Study material.
Start of Block

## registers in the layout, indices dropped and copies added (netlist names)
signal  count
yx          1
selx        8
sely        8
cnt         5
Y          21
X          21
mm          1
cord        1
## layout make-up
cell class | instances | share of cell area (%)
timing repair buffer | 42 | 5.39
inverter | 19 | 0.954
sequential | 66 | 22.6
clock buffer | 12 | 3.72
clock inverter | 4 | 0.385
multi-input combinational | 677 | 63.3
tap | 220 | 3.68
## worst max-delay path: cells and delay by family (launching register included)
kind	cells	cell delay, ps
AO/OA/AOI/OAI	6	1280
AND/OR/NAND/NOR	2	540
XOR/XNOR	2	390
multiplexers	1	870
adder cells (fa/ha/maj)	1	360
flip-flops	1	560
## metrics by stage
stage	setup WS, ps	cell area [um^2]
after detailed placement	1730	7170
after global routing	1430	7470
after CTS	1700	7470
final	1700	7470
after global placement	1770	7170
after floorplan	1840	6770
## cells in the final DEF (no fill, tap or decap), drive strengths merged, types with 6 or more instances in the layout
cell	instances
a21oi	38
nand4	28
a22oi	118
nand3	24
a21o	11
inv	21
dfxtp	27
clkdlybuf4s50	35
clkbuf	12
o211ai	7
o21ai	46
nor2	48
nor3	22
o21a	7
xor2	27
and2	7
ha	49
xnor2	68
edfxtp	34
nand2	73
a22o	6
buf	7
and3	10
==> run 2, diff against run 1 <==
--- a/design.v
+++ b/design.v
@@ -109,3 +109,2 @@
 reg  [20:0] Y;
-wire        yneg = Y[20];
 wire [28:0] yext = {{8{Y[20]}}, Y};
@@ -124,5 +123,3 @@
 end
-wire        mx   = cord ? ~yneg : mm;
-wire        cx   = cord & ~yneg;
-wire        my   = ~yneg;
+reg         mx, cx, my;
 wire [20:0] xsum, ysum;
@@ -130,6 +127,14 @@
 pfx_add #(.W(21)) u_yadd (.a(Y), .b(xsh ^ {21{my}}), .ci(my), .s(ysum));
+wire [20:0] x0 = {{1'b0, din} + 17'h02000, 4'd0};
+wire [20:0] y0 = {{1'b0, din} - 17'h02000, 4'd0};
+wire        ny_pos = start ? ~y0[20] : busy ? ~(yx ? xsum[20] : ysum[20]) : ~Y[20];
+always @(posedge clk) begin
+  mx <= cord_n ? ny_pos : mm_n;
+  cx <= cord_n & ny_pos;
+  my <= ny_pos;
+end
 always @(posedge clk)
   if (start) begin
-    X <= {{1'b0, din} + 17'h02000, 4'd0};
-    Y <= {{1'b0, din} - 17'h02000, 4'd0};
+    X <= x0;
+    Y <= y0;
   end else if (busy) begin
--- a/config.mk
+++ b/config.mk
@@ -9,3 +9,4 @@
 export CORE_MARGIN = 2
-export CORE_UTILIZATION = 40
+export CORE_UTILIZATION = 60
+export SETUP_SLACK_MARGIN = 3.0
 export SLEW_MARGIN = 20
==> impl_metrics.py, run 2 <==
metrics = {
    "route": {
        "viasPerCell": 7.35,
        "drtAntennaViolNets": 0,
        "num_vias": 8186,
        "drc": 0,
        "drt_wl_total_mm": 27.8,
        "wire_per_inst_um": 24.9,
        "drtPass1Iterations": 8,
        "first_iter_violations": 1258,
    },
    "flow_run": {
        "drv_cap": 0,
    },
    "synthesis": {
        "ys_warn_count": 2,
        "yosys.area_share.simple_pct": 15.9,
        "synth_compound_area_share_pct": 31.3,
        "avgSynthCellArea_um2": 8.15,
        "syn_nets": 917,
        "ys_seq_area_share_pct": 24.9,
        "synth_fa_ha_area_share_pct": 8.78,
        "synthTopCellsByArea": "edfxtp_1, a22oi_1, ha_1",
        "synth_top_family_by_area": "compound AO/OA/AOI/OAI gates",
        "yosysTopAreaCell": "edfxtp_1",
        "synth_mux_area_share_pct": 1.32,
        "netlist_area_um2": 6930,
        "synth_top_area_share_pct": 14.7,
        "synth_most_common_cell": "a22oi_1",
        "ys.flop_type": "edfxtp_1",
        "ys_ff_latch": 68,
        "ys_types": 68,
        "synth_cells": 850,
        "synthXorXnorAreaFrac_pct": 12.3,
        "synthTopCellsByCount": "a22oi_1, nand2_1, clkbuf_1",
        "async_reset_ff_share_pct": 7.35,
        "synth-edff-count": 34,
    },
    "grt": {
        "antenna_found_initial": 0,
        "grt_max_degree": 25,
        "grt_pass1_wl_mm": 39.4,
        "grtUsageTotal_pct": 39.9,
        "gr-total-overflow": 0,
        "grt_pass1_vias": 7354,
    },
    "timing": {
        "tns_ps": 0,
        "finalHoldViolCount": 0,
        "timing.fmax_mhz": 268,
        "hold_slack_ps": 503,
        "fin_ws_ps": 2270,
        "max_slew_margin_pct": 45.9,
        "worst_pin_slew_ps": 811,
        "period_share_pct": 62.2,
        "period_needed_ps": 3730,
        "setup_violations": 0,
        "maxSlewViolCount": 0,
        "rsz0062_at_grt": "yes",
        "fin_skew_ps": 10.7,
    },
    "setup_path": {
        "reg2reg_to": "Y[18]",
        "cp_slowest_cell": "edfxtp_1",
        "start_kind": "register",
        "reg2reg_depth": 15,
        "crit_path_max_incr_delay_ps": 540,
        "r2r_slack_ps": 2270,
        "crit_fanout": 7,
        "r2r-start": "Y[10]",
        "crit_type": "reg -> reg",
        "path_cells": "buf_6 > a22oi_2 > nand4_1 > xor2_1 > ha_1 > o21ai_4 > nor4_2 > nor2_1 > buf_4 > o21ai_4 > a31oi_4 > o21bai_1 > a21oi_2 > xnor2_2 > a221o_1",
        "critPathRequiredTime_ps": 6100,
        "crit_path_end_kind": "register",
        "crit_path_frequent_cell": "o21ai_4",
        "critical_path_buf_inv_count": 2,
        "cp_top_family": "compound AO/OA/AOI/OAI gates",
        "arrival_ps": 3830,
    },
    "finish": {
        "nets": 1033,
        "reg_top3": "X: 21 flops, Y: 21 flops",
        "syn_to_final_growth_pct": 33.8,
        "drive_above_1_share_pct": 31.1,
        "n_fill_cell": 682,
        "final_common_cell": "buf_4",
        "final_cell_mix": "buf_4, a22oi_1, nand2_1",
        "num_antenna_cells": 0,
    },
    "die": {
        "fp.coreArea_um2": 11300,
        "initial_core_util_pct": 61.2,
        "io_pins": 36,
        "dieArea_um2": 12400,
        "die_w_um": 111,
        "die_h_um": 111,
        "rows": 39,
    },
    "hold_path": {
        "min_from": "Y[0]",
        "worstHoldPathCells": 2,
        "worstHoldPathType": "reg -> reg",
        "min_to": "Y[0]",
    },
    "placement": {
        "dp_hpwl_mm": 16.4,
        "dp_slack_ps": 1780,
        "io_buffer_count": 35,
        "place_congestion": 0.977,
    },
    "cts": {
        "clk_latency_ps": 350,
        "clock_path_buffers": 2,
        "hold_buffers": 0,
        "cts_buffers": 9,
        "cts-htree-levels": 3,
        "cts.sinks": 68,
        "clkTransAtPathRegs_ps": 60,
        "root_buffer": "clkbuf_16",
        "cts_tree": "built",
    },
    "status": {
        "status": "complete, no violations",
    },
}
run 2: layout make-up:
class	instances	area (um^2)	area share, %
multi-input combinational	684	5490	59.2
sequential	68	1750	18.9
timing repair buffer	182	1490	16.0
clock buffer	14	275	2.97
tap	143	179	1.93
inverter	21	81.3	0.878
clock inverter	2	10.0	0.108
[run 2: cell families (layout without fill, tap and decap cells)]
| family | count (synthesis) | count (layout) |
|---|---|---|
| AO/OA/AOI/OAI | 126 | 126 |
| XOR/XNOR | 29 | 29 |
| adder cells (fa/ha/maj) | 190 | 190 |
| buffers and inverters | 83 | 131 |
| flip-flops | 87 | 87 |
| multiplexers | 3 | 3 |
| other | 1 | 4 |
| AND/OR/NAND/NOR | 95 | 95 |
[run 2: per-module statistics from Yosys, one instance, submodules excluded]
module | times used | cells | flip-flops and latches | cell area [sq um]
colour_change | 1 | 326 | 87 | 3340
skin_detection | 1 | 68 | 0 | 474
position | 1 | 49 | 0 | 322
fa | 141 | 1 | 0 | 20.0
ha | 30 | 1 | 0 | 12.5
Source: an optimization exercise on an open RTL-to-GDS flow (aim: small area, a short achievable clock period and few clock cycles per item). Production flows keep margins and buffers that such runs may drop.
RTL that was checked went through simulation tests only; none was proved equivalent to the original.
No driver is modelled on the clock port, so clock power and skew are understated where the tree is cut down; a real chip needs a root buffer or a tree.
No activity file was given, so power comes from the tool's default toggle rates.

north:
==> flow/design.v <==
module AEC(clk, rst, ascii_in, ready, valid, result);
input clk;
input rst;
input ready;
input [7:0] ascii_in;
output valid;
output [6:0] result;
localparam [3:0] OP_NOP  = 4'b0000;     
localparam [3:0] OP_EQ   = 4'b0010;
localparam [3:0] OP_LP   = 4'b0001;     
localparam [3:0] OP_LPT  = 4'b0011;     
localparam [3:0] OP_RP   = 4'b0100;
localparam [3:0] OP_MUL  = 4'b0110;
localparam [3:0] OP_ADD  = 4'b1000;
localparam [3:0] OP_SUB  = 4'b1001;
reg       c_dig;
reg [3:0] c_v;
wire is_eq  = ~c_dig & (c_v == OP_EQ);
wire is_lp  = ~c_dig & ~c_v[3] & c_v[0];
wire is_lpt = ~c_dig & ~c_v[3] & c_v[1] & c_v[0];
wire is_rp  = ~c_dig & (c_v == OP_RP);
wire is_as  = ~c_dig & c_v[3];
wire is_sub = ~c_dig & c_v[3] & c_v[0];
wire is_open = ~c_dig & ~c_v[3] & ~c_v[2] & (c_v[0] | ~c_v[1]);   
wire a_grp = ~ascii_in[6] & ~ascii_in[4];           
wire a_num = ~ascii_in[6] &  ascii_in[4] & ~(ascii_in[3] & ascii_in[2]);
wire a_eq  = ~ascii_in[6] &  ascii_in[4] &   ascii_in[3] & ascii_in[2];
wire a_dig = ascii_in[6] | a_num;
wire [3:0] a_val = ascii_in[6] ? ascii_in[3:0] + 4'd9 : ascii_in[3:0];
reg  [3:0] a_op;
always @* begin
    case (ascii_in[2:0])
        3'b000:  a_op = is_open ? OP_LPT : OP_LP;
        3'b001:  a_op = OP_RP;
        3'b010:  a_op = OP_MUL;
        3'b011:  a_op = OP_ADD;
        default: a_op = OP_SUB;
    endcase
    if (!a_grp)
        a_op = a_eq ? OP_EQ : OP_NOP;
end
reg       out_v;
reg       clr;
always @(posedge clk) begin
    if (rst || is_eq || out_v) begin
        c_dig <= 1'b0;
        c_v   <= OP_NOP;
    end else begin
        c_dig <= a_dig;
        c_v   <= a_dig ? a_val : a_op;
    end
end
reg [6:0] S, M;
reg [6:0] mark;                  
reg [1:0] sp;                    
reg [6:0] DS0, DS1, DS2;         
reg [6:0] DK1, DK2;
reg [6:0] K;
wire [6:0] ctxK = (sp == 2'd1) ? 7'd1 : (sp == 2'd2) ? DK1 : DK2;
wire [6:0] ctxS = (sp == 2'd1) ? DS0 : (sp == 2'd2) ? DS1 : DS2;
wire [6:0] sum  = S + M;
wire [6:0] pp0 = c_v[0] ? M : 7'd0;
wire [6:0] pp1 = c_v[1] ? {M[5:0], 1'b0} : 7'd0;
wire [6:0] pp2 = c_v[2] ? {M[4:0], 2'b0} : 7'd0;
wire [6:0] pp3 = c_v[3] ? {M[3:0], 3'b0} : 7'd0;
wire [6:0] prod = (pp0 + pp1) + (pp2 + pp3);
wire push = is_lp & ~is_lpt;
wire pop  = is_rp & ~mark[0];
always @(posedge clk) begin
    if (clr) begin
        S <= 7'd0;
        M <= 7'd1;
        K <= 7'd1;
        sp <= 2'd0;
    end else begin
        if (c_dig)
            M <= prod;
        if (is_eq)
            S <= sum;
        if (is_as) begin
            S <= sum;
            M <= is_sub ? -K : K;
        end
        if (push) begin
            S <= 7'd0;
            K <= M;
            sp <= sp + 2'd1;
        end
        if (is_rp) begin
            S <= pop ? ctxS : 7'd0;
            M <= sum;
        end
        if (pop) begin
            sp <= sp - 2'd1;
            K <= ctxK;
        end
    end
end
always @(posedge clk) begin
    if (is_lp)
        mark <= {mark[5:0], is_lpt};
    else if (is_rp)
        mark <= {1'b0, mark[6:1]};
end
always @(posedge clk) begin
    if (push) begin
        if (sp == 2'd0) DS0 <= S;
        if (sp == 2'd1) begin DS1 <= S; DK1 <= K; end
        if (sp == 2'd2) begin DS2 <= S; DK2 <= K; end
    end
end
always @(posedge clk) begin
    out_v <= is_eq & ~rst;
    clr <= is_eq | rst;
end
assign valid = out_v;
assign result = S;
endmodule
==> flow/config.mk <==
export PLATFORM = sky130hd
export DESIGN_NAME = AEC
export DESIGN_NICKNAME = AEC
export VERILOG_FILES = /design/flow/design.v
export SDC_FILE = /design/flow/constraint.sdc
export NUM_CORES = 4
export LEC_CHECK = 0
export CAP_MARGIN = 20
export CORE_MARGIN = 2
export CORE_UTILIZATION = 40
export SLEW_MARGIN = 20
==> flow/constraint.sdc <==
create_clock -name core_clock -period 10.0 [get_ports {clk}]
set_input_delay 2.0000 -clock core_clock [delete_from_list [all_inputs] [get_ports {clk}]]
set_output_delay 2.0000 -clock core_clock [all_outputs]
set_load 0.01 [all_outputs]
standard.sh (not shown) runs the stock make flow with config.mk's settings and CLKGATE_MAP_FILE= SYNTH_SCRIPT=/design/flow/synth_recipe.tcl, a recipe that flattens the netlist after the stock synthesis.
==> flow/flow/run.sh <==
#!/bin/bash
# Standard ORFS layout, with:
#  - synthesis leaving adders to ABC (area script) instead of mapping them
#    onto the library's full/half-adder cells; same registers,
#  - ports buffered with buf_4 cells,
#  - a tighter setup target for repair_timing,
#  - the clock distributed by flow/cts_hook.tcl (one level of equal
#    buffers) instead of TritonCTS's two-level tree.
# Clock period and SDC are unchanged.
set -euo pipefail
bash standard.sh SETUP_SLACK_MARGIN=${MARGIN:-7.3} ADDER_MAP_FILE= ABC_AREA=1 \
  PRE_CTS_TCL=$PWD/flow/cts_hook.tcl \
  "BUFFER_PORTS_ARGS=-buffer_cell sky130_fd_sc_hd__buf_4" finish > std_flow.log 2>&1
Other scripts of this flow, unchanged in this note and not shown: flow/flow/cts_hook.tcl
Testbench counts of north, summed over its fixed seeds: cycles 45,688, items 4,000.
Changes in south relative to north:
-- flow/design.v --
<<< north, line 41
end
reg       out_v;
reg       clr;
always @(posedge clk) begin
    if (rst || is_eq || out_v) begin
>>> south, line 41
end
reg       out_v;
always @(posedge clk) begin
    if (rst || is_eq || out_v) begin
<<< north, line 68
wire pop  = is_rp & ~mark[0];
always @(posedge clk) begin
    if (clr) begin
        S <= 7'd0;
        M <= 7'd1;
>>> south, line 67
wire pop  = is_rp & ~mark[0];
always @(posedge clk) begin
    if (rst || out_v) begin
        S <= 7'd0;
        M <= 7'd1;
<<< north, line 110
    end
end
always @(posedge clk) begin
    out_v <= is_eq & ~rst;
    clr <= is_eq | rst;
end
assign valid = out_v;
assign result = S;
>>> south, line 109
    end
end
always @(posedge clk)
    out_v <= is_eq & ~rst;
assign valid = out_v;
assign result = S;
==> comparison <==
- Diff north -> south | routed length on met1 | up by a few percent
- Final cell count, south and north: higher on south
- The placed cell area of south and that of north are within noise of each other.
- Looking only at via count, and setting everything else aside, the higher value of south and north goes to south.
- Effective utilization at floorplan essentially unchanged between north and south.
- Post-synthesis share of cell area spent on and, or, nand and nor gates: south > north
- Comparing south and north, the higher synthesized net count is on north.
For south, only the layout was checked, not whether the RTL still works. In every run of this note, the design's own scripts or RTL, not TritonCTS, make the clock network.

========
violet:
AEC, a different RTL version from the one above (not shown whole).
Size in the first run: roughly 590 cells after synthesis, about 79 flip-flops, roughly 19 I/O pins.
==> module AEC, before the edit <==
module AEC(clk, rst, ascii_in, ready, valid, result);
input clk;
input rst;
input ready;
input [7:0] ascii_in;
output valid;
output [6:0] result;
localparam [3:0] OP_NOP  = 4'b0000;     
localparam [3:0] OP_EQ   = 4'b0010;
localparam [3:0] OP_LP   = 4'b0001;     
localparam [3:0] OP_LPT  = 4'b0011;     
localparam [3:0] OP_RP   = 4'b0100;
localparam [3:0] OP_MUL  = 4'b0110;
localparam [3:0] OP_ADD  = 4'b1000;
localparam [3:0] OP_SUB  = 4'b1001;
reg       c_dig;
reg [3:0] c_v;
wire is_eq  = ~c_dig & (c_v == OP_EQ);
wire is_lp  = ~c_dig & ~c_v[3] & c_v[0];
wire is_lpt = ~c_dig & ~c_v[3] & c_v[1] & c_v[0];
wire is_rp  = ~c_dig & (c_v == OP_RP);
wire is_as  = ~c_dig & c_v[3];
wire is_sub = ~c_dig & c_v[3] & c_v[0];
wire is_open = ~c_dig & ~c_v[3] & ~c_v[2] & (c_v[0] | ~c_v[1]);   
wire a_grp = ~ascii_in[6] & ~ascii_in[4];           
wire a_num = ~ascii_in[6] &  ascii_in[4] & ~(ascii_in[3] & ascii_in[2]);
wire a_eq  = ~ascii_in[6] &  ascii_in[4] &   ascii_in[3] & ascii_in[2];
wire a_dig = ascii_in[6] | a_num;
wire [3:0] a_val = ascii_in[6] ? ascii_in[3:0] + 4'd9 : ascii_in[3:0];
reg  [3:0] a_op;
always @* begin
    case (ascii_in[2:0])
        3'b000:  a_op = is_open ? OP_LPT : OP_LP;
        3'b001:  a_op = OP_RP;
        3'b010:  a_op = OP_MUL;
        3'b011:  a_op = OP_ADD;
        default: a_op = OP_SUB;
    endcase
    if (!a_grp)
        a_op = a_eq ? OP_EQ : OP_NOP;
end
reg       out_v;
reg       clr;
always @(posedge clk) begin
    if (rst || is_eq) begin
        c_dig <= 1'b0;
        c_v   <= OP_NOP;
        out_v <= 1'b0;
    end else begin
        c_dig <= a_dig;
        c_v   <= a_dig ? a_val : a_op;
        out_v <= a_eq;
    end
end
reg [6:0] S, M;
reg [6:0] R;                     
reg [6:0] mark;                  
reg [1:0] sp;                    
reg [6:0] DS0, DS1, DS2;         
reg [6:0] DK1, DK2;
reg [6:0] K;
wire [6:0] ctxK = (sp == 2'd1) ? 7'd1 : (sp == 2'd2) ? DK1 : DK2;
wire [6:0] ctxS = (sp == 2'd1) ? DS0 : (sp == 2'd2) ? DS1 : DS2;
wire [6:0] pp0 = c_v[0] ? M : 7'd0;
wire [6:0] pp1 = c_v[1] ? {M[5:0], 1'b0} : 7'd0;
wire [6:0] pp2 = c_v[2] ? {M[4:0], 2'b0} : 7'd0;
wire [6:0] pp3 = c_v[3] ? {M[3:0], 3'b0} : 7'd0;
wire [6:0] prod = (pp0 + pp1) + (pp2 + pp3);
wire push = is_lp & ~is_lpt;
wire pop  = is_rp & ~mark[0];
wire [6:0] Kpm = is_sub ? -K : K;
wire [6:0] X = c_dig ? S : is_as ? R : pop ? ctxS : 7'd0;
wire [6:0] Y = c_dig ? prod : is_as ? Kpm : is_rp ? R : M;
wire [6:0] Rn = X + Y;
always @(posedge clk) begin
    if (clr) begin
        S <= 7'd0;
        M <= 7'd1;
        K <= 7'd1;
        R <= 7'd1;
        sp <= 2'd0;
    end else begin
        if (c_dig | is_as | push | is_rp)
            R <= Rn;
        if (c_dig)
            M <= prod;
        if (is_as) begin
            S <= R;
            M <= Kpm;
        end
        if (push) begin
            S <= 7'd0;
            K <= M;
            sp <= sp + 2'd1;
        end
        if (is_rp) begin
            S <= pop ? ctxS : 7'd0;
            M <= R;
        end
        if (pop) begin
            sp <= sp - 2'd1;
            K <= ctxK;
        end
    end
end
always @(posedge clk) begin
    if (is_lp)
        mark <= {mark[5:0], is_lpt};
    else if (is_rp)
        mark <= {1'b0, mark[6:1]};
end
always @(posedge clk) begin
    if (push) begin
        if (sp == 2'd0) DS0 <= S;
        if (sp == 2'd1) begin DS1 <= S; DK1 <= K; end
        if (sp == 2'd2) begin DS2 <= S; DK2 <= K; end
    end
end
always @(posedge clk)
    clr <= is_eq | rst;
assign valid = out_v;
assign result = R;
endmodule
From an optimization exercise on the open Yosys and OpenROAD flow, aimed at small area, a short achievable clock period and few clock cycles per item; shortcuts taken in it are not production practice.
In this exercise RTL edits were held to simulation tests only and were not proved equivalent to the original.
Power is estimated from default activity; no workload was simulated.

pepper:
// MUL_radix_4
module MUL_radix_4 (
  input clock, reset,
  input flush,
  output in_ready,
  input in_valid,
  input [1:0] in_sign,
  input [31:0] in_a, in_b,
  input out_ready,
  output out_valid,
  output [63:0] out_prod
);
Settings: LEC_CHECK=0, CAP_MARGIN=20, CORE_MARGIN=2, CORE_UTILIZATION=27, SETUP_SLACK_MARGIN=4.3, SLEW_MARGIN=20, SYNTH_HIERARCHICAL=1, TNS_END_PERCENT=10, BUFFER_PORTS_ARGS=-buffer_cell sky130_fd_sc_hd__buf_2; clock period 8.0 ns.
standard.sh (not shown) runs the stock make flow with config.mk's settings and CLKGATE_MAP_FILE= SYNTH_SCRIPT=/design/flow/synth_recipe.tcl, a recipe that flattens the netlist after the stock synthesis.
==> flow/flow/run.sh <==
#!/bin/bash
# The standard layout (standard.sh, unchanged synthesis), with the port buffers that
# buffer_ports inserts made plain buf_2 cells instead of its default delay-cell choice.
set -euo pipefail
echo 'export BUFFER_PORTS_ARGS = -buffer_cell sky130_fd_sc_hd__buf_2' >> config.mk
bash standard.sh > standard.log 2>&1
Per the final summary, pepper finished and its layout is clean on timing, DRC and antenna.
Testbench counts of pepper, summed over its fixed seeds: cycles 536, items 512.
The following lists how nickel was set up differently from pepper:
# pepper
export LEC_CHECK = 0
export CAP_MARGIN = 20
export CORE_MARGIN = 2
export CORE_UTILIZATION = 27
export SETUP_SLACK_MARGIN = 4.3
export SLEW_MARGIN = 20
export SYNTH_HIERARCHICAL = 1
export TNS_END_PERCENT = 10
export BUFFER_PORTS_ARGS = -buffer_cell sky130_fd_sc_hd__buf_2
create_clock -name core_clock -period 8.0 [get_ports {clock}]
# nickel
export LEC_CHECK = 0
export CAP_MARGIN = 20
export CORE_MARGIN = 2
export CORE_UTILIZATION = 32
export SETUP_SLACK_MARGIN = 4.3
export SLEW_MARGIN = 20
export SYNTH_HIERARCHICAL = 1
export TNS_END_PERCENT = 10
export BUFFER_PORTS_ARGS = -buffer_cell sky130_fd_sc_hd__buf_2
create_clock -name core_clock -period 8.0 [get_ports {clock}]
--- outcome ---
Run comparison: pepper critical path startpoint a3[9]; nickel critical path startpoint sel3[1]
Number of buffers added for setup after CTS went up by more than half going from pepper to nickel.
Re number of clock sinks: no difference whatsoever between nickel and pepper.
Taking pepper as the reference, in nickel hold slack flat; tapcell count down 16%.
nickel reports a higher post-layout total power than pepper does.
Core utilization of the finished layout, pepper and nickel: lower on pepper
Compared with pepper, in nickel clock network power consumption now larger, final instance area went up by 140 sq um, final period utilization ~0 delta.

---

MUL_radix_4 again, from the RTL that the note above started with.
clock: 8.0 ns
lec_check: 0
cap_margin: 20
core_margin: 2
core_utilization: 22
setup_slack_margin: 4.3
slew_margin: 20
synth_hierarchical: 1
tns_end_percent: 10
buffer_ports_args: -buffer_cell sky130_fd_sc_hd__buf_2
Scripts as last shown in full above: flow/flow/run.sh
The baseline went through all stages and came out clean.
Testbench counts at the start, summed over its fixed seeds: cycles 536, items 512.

End of Block

Task. Every line of the listing above that includes "xsum" should be copied out.

Solved problem.
 wire [20:0] xsum, ysum;
+wire        ny_pos = start ? ~y0[20] : busy ? ~(yx ? xsum[20] : ysum[20]) : ~Y[20];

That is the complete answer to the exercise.